GA Group Projects Today we will form teams of several students; Each team will implement a GA in Matlab (or C/Java/VB?) to restore a corrupted image: Each team should have one good programmer, and access to a notebook computer (preferably with Matlab)! You will submit a written report in week 14 and give a short presentation in week 15 (in English)
GA Group Project: details The form of the corruption source is additive noise: N(row,col)= NoiseAmp sin([2π NoiseFreqRow row]+[2π NoiseFreqCol col])) Teams must code a simple GA that optimises the three unknown constants NoiseAmp, NoiseFreqRow, and NoiseFreqCol such that the restoration error (the difference between the original and GA-optimised restored image) is minimised. To make things easy, we will measure the average per-pixel restoration error, thus: Restoration error = (Ioriginal + Noise GA )-Icorrupted where Ioriginal is the original uncorrupted Lena image, Icorrupted is the corrupted image (I will give you), and Noise GA is the modelled GA corruption noise using the noise equation above.
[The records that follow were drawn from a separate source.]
<file path="src/rtl/mem_arb_pkg.sv">
// Shared types and defaults for the Data_Memory port arbiter.
// State encoding, default widths and the watchdog width helper.
package mem_arb_pkg;

    localparam int ADDR_W_DEF  = 32;
    localparam int DATA_W_DEF  = 256;
    localparam int TIMEOUT_DEF = 64;

    typedef enum logic [1:0] {
        IDLE    = 2'd0,
        GRANT0  = 2'd1,
        GRANT1  = 2'd2,
        RELEASE = 2'd3
    } arb_state_t;

    function automatic int cnt_width(input int timeout);
        return $clog2(timeout);
    endfunction

    function automatic logic is_grant(input arb_state_t s);
        return (s == GRANT0) || (s == GRANT1);
    endfunction

endpackage

</file>
<file path="src/rtl/mem_port_arbiter_rr_pick2.sv">
// Two-way round-robin select.
// On a tie the port that was not granted last wins.
module rr_pick2 (
    input  logic [1:0] req,
    input  logic       last,
    output logic       grant_valid,
    output logic       grant_idx
);

    always_comb begin
        grant_valid = |req;
        grant_idx   = 1'b0;
        case (req)
            2'b01:   grant_idx = 1'b0;
            2'b10:   grant_idx = 1'b1;
            2'b11:   grant_idx = ~last;
            default: grant_idx = 1'b0;
        endcase
    end

endmodule

</file>
<file path="src/rtl/mem_port_arbiter.sv">
// Shares the single Data_Memory line port between D-cache (port 0)
// and I-cache/refill (port 1) with a release gap and a watchdog.
module mem_port_arbiter
    import mem_arb_pkg::*;
#(
    parameter int ADDR_W  = ADDR_W_DEF,
    parameter int DATA_W  = DATA_W_DEF,
    parameter int TIMEOUT = TIMEOUT_DEF
) (
    input  logic              clk_i,
    input  logic              rst_i,

    input  logic              m0_enable_i,
    input  logic              m0_write_i,
    input  logic [ADDR_W-1:0] m0_addr_i,
    input  logic [DATA_W-1:0] m0_data_i,
    output logic              m0_ack_o,
    output logic [DATA_W-1:0] m0_data_o,

    input  logic              m1_enable_i,
    input  logic              m1_write_i,
    input  logic [ADDR_W-1:0] m1_addr_i,
    input  logic [DATA_W-1:0] m1_data_i,
    output logic              m1_ack_o,
    output logic [DATA_W-1:0] m1_data_o,

    output logic              mem_enable_o,
    output logic              mem_write_o,
    output logic [ADDR_W-1:0] mem_addr_o,
    output logic [DATA_W-1:0] mem_data_o,
    input  logic              mem_ack_i,
    input  logic [DATA_W-1:0] mem_data_i,

    output logic              owner_o,
    output logic              busy_o,
    output logic              err_o
);

    localparam int CNT_W = cnt_width(TIMEOUT);
    localparam logic [CNT_W-1:0] CNT_MAX = CNT_W'(TIMEOUT - 1);

    arb_state_t        state_q;
    arb_state_t        state_d;
    logic              last_q;
    logic [CNT_W-1:0]  cnt_q;
    logic              err_q;
    logic              mem_enable_q;
    logic              mem_write_q;
    logic [ADDR_W-1:0] mem_addr_q;
    logic [DATA_W-1:0] mem_data_q;

    logic              grant_valid;
    logic              grant_idx;
    logic              in_grant;
    logic              grant_start;
    logic              wdog_hit;
    logic              sel_write;
    logic [ADDR_W-1:0] sel_addr;
    logic [DATA_W-1:0] sel_data;

    rr_pick2 u_pick (
        .req         ({m1_enable_i, m0_enable_i}),
        .last        (last_q),
        .grant_valid (grant_valid),
        .grant_idx   (grant_idx)
    );

    assign in_grant    = is_grant(state_q);
    assign grant_start = !in_grant && grant_valid;
    assign wdog_hit    = in_grant && !mem_ack_i && (cnt_q == CNT_MAX);

    assign sel_write = grant_idx ? m1_write_i : m0_write_i;
    assign sel_addr  = grant_idx ? m1_addr_i  : m0_addr_i;
    assign sel_data  = grant_idx ? m1_data_i  : m0_data_i;

    always_comb begin
        state_d = state_q;
        unique case (state_q)
            IDLE, RELEASE: begin
                if (grant_valid)
                    state_d = grant_idx ? GRANT1 : GRANT0;
                else
                    state_d = IDLE;
            end
            GRANT0, GRANT1: begin
                if (mem_ack_i || wdog_hit)
                    state_d = RELEASE;
            end
        endcase
    end

    always_ff @(posedge clk_i or posedge rst_i) begin
        if (rst_i) begin
            state_q      <= IDLE;
            last_q       <= 1'b1;
            cnt_q        <= '0;
            err_q        <= 1'b0;
            mem_enable_q <= 1'b0;
            mem_write_q  <= 1'b0;
            mem_addr_q   <= '0;
            mem_data_q   <= '0;
        end else begin
            state_q      <= state_d;
            mem_enable_q <= is_grant(state_d);
            if (grant_start) begin
                last_q      <= grant_idx;
                cnt_q       <= '0;
                mem_write_q <= sel_write;
                mem_addr_q  <= sel_addr;
                mem_data_q  <= sel_data;
            end else if (in_grant && !mem_ack_i && !wdog_hit) begin
                cnt_q <= cnt_q + CNT_W'(1);
            end
            // Sticky until reset so software can see a past hang
            if (wdog_hit)
                err_q <= 1'b1;
        end
    end

    assign m0_ack_o  = (state_q == GRANT0) && mem_ack_i;
    assign m1_ack_o  = (state_q == GRANT1) && mem_ack_i;
    assign m0_data_o = mem_data_i;
    assign m1_data_o = mem_data_i;

    assign mem_enable_o = mem_enable_q;
    assign mem_write_o  = mem_write_q;
    assign mem_addr_o   = mem_addr_q;
    assign mem_data_o   = mem_data_q;

    assign owner_o = (state_q == GRANT1);
    assign busy_o  = in_grant;
    assign err_o   = err_q;

endmodule

</file>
GA Group Project: details Each iteration of your GA will, for each gene in the population: Generate new values for NoiseAmp, NoiseFreqRow, and NoiseFreqCol. Corrupt the original image using the equation N(row,col)=NoiseAmp sin([2π NoiseFreqRow row]+[2π NoiseFreqCol col])) Measure the restoration error (subtract the GA corrupted image from the original corrupted image). This becomes the (inverse of) this gene s fitness Make new child genes using selection, crossover, and mutation functions. The search ranges for the three variables are: NoiseAmp 0 to 30.0 NoiseFreqRow 0 to 0.01 NoiseFreqCol 0 to 0.01 Each gene encodes all three variables. If you use 1 byte per variable, each gene will be 24-bits, if you use 2-bytes per variable, 48 bits: 10110111 01010001 11001010 (24-bits per gene) NoiseAmp NoiseFreqRow NoiseFreqCol You need to map the (binary) integer values of each gene to floating point values for the variables. I.e, for NoiseAmp, 00000000=0.0 and 11111111=30.0
Next Lecture We will learn more about Genetic Algorithms (GAs) We will discuss the image restoration project. Read: Gonzalez and Woods Access to the course website: http://www.ritsumei.ac.jp/~gulliver/iaml
Homework: Project Preparation Start coding your GA. User inputs are population size (integer, e.g., 50), crossover rate (%, integer, e.g. 60), mutation rate (%, integer, e.g. 5), and total iterations (integer, e.g. 100). Make arrays to hold the gene binary values Fill the arrays with random binary data Map the gene s binary values to the three noise parameters values (floating point) Using the equation N(row,col)=NoiseAmp*sin([2π* NoiseFreqRow*row]+[2π*NoiseFreqCol*col])) calculate the corruption noise for each pixel of the image. Remember, the noise values can be negative, so use signed data types.